▸ **Task statement**: Find and copy each line of the data that includes "instances".
= = =
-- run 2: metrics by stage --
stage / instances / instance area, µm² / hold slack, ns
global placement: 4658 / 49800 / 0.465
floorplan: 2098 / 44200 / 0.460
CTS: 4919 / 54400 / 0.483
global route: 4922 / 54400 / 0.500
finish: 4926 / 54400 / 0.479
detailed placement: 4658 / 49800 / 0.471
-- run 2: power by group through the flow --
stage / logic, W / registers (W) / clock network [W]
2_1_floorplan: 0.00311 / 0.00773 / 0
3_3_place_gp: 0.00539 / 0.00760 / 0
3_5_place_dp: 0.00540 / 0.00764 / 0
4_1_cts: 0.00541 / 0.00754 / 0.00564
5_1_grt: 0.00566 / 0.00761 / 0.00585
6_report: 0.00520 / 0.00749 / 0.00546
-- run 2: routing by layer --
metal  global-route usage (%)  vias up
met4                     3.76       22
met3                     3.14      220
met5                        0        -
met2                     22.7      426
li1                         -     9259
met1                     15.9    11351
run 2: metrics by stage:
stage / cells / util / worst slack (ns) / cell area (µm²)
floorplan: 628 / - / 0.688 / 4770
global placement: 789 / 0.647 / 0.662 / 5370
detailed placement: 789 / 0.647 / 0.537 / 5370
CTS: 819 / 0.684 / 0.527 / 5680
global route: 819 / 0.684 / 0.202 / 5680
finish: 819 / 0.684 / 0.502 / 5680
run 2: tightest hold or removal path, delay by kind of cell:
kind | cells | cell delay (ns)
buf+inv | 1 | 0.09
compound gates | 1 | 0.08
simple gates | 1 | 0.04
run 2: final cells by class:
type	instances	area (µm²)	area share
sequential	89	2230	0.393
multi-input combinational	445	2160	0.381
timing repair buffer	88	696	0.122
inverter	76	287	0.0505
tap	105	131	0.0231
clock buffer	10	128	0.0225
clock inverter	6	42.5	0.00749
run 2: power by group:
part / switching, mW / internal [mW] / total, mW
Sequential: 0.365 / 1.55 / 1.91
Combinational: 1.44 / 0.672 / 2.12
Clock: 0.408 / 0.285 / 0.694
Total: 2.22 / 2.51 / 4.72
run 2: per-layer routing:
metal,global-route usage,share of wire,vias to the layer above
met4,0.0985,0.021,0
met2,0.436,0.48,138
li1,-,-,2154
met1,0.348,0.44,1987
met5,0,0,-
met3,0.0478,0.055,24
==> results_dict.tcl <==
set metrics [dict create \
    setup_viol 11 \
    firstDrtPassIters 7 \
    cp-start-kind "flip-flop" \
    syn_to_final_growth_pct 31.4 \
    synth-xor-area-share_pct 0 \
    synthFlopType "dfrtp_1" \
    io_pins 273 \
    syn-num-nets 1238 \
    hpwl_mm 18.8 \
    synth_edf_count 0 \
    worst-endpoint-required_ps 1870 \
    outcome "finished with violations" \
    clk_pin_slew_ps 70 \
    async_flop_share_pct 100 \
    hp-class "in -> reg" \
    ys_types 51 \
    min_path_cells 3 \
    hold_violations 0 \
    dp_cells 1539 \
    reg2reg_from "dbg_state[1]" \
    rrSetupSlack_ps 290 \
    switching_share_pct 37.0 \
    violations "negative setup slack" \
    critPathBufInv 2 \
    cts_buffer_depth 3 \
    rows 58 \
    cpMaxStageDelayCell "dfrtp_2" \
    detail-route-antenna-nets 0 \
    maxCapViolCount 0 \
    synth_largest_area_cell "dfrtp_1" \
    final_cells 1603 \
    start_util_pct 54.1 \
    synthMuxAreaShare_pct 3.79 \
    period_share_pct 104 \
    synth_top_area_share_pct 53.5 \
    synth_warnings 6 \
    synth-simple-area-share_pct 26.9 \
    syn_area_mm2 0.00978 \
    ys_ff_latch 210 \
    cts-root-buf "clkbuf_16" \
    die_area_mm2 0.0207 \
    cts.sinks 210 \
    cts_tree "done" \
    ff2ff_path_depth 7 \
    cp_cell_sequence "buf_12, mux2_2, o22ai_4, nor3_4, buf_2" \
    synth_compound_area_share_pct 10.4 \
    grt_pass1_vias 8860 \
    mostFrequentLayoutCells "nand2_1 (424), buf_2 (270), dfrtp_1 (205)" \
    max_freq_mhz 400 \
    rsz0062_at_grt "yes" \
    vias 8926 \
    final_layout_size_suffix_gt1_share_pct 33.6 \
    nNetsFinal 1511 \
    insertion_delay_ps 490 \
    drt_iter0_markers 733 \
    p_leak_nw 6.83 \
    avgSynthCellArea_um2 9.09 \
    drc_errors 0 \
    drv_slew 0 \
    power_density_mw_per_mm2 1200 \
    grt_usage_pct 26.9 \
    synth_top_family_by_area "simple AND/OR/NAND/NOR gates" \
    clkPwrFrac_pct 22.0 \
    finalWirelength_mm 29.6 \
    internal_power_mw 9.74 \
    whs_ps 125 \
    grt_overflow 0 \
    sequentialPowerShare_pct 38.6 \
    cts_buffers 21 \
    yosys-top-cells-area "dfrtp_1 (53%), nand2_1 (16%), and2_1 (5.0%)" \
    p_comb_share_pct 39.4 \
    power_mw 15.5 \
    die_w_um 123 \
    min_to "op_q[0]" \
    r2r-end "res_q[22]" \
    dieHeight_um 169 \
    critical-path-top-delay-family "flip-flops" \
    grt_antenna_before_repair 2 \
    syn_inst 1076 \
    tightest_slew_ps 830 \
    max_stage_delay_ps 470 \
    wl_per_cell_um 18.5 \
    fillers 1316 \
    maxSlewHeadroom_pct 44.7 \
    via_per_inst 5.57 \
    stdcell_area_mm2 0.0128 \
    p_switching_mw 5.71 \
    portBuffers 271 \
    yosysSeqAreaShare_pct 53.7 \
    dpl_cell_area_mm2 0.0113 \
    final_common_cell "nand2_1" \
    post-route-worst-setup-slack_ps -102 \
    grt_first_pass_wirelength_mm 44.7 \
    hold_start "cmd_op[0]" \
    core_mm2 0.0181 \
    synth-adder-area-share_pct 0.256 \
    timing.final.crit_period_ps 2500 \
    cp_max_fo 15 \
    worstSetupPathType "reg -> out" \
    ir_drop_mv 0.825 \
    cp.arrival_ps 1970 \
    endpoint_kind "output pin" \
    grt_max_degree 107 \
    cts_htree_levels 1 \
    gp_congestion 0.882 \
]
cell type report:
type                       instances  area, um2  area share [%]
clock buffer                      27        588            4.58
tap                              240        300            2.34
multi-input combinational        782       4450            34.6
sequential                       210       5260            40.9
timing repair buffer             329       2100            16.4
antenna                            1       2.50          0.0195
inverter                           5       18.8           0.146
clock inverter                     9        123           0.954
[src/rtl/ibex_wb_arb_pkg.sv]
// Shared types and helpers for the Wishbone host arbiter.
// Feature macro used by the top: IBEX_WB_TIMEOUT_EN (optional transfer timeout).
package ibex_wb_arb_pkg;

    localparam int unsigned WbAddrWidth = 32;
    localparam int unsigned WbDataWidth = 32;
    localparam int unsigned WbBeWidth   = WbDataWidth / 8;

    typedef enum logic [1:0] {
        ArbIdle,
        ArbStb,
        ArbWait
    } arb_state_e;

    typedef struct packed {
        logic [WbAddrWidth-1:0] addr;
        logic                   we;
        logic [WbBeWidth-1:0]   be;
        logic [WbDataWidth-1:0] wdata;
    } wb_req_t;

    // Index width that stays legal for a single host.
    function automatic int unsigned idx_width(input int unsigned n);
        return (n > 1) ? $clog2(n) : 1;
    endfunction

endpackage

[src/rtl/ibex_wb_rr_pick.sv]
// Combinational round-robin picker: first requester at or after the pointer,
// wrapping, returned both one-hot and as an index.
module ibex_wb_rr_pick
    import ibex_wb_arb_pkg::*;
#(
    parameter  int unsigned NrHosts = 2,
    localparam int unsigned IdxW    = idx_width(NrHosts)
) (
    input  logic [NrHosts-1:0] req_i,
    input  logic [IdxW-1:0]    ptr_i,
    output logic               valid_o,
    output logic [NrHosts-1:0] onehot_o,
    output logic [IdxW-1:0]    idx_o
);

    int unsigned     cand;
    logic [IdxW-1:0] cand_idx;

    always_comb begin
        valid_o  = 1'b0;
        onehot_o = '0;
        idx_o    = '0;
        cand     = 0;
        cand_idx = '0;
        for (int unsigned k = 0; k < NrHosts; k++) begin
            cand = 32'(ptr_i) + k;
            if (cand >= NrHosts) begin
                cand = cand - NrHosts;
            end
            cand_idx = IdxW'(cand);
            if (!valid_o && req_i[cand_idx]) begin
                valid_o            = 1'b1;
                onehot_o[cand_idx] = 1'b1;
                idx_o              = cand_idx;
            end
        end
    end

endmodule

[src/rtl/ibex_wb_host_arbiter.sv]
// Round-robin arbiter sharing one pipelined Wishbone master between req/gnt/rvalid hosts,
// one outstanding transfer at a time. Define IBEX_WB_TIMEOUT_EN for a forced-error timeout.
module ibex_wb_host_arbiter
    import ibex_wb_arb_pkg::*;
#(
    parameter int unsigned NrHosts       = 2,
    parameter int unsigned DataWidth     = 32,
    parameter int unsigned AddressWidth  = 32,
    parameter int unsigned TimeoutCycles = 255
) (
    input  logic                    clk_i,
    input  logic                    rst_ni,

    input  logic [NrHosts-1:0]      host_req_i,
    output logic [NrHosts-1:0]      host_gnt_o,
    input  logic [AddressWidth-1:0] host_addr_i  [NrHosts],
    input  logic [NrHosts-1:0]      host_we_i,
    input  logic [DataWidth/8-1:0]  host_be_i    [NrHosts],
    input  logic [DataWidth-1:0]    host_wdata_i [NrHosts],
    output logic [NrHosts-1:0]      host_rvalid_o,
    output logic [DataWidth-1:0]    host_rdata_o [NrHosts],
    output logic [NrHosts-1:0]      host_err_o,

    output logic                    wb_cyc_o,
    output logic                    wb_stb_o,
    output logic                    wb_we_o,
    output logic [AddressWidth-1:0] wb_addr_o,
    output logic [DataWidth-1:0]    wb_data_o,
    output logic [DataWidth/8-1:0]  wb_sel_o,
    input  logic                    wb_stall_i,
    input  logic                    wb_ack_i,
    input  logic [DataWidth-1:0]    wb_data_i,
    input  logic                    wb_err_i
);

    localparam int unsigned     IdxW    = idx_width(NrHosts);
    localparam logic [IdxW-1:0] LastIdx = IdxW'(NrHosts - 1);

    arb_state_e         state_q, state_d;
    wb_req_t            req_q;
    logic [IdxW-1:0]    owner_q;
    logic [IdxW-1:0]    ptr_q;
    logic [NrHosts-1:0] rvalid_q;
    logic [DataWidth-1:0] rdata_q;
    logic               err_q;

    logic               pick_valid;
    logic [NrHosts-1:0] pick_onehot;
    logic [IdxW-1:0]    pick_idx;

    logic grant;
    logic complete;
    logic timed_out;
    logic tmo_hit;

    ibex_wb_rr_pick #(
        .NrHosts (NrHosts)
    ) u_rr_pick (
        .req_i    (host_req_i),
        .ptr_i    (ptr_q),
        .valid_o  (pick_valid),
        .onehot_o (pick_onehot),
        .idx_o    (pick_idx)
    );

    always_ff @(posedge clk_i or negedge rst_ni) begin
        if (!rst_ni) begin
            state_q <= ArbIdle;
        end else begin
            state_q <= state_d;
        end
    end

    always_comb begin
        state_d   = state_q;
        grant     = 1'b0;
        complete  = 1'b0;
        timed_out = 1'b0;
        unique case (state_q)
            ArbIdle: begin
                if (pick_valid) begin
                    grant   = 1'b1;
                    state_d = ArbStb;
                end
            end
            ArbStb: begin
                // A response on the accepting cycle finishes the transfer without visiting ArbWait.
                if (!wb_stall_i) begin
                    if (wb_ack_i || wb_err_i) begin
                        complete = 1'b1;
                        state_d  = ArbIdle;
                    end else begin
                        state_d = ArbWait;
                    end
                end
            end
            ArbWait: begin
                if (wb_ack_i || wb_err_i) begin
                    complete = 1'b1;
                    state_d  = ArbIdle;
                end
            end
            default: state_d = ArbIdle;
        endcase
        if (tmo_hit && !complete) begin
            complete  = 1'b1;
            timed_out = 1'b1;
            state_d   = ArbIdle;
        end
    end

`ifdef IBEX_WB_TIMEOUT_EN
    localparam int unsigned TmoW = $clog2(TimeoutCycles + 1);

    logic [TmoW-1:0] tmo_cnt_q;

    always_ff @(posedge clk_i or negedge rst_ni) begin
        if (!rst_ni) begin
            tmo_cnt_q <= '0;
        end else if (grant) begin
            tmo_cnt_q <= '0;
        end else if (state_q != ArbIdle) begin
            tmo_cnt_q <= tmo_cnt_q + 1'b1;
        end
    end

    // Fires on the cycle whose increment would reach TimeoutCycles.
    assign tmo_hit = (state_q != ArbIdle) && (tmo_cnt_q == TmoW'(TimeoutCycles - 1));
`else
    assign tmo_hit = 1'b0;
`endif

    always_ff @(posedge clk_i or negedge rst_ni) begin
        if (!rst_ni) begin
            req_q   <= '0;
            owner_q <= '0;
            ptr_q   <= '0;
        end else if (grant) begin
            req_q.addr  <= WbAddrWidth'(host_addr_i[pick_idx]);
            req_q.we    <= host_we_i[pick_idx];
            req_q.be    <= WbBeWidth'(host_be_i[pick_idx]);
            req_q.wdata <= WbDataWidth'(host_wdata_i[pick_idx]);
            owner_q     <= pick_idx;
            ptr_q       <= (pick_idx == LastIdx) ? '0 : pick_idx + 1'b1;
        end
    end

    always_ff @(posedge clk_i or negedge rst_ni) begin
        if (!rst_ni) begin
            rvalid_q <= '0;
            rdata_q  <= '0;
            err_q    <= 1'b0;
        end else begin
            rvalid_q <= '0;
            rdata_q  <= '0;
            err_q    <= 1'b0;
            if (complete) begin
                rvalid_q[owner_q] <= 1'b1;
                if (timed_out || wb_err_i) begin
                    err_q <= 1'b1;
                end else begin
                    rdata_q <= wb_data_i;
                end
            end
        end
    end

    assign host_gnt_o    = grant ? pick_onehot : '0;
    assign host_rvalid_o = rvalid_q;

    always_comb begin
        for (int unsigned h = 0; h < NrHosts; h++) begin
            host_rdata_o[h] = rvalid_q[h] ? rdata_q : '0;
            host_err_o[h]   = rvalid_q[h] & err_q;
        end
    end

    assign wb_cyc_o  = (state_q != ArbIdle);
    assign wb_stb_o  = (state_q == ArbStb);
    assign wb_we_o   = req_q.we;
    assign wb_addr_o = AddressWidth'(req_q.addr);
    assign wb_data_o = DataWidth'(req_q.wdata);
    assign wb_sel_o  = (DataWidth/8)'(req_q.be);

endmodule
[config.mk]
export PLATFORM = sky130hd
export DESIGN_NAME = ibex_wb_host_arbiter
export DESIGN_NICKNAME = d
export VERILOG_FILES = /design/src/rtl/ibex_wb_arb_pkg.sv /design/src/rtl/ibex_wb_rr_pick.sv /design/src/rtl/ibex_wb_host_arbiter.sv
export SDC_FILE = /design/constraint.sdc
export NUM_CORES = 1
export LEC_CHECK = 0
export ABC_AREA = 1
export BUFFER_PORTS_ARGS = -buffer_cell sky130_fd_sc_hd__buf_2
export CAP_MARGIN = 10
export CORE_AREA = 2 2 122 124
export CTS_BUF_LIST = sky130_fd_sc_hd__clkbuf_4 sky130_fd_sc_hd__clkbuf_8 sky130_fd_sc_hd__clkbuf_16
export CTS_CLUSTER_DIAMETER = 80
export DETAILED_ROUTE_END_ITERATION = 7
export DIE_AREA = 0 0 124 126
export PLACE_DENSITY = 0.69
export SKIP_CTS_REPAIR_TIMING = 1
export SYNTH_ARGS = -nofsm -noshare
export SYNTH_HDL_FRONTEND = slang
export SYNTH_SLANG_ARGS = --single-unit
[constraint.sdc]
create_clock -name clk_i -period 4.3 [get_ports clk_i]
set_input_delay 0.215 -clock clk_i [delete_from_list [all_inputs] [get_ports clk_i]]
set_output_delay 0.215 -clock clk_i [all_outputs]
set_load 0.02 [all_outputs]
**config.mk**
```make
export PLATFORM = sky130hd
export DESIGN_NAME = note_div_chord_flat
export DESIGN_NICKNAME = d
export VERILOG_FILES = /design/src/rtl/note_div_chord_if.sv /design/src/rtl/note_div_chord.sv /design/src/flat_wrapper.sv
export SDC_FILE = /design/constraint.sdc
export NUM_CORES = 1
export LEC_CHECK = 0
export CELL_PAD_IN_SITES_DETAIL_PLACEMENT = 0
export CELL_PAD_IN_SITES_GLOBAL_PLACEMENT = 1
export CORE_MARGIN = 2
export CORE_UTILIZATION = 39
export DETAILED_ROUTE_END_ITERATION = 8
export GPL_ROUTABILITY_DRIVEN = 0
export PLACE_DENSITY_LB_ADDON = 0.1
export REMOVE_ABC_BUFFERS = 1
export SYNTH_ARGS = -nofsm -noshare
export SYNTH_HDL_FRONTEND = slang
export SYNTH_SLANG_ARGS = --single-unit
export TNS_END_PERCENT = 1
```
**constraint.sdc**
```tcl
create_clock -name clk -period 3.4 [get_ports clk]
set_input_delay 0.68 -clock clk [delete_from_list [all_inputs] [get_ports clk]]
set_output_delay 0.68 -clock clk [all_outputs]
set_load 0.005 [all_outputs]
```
= = =
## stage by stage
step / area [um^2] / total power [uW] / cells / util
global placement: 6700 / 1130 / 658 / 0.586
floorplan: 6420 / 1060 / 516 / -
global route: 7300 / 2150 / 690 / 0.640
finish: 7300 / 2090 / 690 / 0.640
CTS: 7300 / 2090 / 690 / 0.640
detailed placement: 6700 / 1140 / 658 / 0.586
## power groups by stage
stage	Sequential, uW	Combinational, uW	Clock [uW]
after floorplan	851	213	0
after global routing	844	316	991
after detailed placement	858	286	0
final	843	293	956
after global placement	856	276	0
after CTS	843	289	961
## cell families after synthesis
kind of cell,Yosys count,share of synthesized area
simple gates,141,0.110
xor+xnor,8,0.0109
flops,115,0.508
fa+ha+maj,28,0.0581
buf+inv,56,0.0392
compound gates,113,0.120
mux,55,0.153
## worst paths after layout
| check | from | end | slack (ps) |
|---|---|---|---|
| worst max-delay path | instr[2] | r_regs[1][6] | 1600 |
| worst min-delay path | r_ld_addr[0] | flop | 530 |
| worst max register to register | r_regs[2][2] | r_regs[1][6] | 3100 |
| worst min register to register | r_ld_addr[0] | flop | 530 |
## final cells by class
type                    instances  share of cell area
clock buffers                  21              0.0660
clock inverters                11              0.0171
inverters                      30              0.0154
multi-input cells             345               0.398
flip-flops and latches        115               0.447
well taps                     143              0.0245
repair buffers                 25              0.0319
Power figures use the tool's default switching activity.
= = =
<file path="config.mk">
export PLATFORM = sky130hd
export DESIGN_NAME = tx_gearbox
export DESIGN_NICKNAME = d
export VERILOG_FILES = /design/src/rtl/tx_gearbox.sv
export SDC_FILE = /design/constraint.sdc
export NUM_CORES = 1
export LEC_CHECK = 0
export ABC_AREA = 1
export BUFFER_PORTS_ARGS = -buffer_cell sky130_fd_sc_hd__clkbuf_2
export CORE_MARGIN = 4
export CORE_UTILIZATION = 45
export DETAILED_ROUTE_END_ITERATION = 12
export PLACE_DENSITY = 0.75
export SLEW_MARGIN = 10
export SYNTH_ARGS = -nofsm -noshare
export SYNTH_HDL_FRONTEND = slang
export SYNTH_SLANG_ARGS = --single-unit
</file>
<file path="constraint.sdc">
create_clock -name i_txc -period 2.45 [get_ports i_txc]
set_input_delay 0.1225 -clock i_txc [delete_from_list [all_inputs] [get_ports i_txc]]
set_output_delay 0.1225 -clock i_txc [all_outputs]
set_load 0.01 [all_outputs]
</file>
= = =
▸ **Expected output**:
stage / instances / instance area, µm² / hold slack, ns
type	instances	area (µm²)	area share
type                       instances  area, um2  area share [%]
type                    instances  share of cell area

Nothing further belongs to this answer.